ZANIDIP 20MG TABLET
Each film-coated tablet contains lercanidipine HCl 10 mg. Each film-coated tablet contains lercanidipine HCl 20 mg equivalent to lercanidipine 18.8 mg. Zanidip also contains the following excipients: Tablet Core: Lactose monohydrate, microcrystalline cellulose, sodium starch glycolate, povidone K30, magnesium stearate. Film-Coating: Hypromellose, talc, titanium dioxide (E171), macrogol 6000 and ferric oxide (E172).
Indications / Uses :
Treatment of mild to moderate essential hypertension.

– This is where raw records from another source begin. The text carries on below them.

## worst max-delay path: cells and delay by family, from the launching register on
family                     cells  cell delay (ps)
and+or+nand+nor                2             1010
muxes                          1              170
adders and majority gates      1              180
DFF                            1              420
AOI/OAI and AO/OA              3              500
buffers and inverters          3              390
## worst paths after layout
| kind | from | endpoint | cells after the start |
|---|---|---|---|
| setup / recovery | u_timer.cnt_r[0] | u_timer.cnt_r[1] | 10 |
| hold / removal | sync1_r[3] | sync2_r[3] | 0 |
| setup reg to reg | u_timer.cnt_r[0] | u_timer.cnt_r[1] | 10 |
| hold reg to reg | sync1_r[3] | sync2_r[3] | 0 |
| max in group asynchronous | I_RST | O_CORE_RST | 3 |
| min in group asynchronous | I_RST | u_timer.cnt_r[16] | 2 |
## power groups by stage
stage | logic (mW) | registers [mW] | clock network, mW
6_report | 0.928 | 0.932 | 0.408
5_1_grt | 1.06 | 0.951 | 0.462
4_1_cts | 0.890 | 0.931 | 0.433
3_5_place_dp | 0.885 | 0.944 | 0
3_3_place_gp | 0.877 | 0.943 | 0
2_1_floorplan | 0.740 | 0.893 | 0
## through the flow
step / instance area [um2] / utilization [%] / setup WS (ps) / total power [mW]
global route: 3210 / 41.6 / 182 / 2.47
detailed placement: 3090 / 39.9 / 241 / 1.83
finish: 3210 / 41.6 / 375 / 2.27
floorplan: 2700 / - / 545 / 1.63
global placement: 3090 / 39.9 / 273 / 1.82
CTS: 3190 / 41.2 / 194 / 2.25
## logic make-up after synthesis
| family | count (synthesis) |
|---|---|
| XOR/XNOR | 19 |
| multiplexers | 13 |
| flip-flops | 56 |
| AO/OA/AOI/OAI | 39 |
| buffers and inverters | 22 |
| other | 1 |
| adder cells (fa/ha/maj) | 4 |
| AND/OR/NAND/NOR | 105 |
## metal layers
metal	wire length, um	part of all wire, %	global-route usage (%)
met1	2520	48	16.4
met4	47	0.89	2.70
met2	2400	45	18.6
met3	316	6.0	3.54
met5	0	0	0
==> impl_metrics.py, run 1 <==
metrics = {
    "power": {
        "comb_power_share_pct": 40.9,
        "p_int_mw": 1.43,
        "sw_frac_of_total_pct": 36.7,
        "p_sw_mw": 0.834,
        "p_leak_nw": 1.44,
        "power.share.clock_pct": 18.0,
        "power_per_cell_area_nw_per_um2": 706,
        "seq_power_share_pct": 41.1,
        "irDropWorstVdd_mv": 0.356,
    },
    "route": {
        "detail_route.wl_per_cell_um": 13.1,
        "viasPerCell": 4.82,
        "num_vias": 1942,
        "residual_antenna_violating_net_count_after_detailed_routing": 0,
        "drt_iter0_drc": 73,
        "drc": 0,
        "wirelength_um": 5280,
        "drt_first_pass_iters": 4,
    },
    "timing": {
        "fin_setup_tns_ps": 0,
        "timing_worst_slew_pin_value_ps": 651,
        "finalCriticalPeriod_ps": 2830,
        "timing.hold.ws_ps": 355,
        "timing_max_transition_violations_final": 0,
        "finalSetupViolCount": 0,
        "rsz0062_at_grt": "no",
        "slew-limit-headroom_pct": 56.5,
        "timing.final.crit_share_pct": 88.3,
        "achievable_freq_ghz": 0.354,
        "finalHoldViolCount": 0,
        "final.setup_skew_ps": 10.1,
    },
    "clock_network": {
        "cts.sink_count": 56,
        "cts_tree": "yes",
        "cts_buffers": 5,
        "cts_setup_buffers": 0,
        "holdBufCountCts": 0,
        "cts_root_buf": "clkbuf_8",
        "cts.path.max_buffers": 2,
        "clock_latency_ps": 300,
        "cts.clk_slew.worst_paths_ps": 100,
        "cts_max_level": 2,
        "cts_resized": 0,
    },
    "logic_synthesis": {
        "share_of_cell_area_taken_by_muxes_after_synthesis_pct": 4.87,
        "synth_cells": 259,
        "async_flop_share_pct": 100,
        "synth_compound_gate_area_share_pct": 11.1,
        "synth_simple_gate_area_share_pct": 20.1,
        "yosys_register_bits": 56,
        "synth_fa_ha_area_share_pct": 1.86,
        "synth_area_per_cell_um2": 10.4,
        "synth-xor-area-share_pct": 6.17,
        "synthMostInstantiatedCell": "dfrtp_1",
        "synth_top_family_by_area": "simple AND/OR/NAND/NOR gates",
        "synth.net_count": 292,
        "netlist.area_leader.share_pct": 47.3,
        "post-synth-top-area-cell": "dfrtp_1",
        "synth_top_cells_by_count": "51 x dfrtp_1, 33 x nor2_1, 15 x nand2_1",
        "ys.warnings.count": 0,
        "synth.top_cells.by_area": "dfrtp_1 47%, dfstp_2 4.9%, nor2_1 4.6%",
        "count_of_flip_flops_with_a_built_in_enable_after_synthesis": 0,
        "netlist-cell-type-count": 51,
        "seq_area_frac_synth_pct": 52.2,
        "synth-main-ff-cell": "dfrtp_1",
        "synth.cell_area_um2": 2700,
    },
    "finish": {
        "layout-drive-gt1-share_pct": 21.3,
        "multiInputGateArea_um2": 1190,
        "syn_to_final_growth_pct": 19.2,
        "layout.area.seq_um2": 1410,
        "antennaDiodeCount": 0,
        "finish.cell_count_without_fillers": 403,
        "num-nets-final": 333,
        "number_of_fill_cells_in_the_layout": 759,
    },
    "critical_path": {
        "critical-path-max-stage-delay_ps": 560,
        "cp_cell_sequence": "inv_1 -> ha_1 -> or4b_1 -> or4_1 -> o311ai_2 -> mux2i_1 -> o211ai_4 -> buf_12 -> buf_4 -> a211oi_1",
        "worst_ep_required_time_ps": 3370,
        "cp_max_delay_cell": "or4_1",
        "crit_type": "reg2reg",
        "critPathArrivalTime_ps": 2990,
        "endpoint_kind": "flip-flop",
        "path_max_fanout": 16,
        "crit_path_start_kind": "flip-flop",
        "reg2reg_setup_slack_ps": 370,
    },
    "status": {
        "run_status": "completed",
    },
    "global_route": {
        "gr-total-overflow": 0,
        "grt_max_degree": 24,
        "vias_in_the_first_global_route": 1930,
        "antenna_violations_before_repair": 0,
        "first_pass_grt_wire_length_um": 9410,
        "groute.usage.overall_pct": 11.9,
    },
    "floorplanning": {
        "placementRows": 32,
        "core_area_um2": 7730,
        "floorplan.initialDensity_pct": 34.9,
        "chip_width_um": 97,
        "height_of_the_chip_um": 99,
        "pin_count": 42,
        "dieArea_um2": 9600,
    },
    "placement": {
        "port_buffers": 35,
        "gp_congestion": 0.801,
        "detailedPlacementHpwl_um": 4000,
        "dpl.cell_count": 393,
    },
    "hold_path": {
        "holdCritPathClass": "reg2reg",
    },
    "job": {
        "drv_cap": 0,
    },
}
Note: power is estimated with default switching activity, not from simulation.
===== src/common/wtd_cfg.svh =====
// Constants for the wake-up timer, duty-cycle transmit and battery check block.
// Assumes inclusion by bare name from the package and the logic file.
`ifndef WTD_CFG_SVH
`define WTD_CFG_SVH
`define WTD_CLK_HZ 25000000
// Nominal 25 MHz clock cycles per 32.768 kHz tick, loaded into the RC trim at reset.
`define WTD_TICK_HZ 32768
`define WTD_TICK_DIV (`WTD_CLK_HZ / `WTD_TICK_HZ)
`define WTD_DIV_W 10
// Wake period = M * 4 * 2^R ticks of the 32.768 kHz clock.
`define WTD_BASE_TICKS 4
`define WTD_CNT_W 40
`define WTD_EXP_W 4
`define WTD_MULT_W 16
`define WTD_CALP_W 3
// Calibration interval in expiries: 2^(period+1).
`define WTD_CAL_BASE_SH 1
// Calibration takes this many system cycles with the crystal running.
`define WTD_CAL_CYCLES 16
`define WTD_CALC_W 5
// Threshold code: 1.5 V + 50 mV * code, code 0..31 gives 1.5 .. 3.05 V, in mV.
`define WTD_LBD_MIN_MV 1500
`define WTD_LBD_STEP_MV 50
`define WTD_MV_W 12
`define WTD_THR_W 5
`define WTD_TX_TIMEOUT 8'hFF
`endif


===== src/common/wtd_pkg.sv =====
// Types for the wake-up timer block.
// Assumes wtd_cfg.svh is on the include path.
`include "wtd_cfg.svh"
package wtd_pkg;
  typedef struct packed {
    logic timer_en;
    logic cal_en;
    logic [`WTD_CALP_W-1:0] cal_period;
    logic ldc_en;
    logic lbd_en;
    logic ext_xtal;
  } wtd_config_t;
  typedef struct packed {
    logic timer;
    logic lowbat;
    logic pkt_sent;
  } wtd_flags_t;
  typedef enum logic [2:0] {
    WTD_ST_CAL,
    WTD_ST_WAIT,
    WTD_ST_TX
  } wtd_state_t;
endpackage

10-mg Tab: Some individuals, not adequately controlled on a single antihypertensive agent may benefit form the addition of Zanidip with a ?-adrenoceptor blocking drug, a diuretic or an angiotensin-converting enzyme (ACE) inhibitor.
Should be taken on an empty stomach: Take at least 15 min before meals.
Hypersensitivity to lercanidipine, to any dihydropyridine or to any of the excipients of Zanidip.
Patients with left ventricular outflow tract obstruction, untreated congestive cardiac failure, unstable angina pectoris, severe renal or hepatic impairment or within 1 month of a myocardial infarction. Co-administration with strong inhibitors of CYP3A4, cyclosporine and grapefruit juice (see Interactions).
Special Precautions :
Special care should be exercised when lercanidipine is used in patients with sick-sinus syndrome (if a pacemaker is not in situ). Although hemodynamic-controlled studies revealed no impairment of ventricular function, care is also required in patients with left ventricular (LV) dysfunction. It has been suggested that some short-acting dihydropyridines may be associated with increased cardiovascular risk in patients with ischemic heart disease. Although lercanidipine is long-acting, caution is required in such patients.
Some dihydropyridines may rarely lead to precordial pain or angina pectoris. Very rarely, patients with preexisting angina pectoris may experience increased frequency, duration or severity of these attacks. Isolated cases of myocardial infarction may be observed.
Renal or Hepatic Dysfunction: Special care should be exercised when treatment is commenced in patients with mild to moderate renal or hepatic dysfunction. Although the usual recommended dose schedule may be tolerated by these subgroups, an increase in dose to 20 mg daily must be approached with caution. The antihypertensive effect may be enhanced in patients with hepatic impairment and consequently an adjustment of the dosage should be considered.
Lercanidipine is not recommended for use in patients with severe hepatic impairment or in patients with severe renal impairment (GFR <30 mL/min). Alcohol should be avoided since it may potentiate the effect of vasodilating antihypertensive drugs.
Inducers of CYP3A4-like anticonvulsants (eg, phenytoin, carbamazepine) and rifampicin may reduce lercanidipine’s plasma levels and therefore, the efficacy of lercanidipine may be less than expected.
One (1) tablet contains lactose 60 mg and therefore, should not be administered to patients with Lapp-lactase insufficiency, galactosemia or glucose/galactose malabsorption syndrome.
Effects on the Ability to Drive or Operate Machinery: Clinical experience with lercanidipine indicates that it is unlikely to impair a patient’s ability to drive or use machinery. However, caution should be exercised because dizziness, asthenia, fatigue and rarely, somnolence may occur.
Use in children: Since there is no clinical experience in patients <18 years, use in children is not currently recommended.